(Dataset entries)

◆ ◆ ◆ ◆ ◆

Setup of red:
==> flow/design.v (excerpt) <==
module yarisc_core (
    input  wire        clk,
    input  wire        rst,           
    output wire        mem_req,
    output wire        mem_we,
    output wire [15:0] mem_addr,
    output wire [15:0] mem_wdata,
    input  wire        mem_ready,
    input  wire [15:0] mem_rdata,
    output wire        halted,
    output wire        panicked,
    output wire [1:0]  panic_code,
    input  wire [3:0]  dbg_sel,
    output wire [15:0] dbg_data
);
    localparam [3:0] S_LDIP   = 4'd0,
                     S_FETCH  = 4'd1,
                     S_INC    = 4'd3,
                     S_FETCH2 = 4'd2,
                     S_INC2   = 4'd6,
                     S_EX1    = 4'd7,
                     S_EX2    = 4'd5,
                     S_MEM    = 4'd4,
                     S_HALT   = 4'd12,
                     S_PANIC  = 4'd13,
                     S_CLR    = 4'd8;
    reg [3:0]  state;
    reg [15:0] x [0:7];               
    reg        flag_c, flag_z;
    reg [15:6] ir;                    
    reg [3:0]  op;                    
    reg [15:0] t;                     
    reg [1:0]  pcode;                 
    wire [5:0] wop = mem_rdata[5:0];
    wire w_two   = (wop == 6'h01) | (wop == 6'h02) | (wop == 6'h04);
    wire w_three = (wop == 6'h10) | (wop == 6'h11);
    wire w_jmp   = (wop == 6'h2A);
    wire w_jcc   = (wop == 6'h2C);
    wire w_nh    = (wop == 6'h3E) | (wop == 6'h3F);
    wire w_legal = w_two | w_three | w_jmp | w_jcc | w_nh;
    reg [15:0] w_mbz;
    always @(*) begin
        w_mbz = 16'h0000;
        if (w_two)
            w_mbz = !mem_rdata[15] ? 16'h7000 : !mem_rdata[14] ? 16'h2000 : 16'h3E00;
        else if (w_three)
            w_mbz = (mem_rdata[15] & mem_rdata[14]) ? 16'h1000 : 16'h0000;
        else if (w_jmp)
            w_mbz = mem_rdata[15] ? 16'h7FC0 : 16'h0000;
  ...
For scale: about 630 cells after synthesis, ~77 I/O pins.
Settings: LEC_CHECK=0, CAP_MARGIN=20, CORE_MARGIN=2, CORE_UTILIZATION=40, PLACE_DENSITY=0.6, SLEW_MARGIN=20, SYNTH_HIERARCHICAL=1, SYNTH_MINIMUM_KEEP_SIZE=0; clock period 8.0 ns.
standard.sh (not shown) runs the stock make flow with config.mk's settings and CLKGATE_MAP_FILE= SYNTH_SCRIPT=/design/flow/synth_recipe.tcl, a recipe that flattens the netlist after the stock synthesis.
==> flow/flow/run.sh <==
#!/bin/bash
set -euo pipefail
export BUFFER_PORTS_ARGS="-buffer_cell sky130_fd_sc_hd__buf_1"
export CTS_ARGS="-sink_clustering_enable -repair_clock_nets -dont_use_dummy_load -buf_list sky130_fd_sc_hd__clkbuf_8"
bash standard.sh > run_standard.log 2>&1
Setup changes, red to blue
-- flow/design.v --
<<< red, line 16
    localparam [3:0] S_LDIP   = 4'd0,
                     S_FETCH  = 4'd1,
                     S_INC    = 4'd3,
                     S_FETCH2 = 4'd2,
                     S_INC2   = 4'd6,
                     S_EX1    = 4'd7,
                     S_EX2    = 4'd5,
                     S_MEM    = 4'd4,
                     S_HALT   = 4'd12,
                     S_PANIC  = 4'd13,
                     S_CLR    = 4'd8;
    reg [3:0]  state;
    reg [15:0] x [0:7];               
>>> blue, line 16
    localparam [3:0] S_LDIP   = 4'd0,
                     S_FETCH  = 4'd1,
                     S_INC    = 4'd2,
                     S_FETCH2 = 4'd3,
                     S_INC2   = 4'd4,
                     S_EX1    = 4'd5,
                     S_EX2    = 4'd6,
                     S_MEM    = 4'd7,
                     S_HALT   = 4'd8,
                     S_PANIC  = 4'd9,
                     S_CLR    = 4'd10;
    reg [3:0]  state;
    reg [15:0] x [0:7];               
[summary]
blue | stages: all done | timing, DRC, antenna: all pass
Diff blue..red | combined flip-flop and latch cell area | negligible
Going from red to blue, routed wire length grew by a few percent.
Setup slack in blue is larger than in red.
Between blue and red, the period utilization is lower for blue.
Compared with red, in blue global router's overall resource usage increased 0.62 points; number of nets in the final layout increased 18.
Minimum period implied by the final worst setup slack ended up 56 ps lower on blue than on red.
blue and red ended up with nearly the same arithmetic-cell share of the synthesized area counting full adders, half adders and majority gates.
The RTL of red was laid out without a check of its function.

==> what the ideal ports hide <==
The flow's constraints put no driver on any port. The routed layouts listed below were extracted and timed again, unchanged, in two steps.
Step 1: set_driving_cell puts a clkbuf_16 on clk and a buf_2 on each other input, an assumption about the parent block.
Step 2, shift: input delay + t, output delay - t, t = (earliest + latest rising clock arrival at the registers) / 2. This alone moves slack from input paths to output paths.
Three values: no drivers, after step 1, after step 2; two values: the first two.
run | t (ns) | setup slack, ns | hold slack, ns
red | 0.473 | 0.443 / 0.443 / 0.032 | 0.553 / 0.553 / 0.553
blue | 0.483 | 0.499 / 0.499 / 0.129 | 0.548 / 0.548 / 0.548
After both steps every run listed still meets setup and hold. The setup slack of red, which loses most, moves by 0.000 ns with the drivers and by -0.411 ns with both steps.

◆ ◆ ◆ ◆ ◆

What the exercise asks ▸ In the records, find every line that has the string "from" and copy it.

Response area ▸
Going from red to blue, routed wire length grew by a few percent.
Step 2, shift: input delay + t, output delay - t, t = (earliest + latest rising clock arrival at the registers) / 2. This alone moves slack from input paths to output paths.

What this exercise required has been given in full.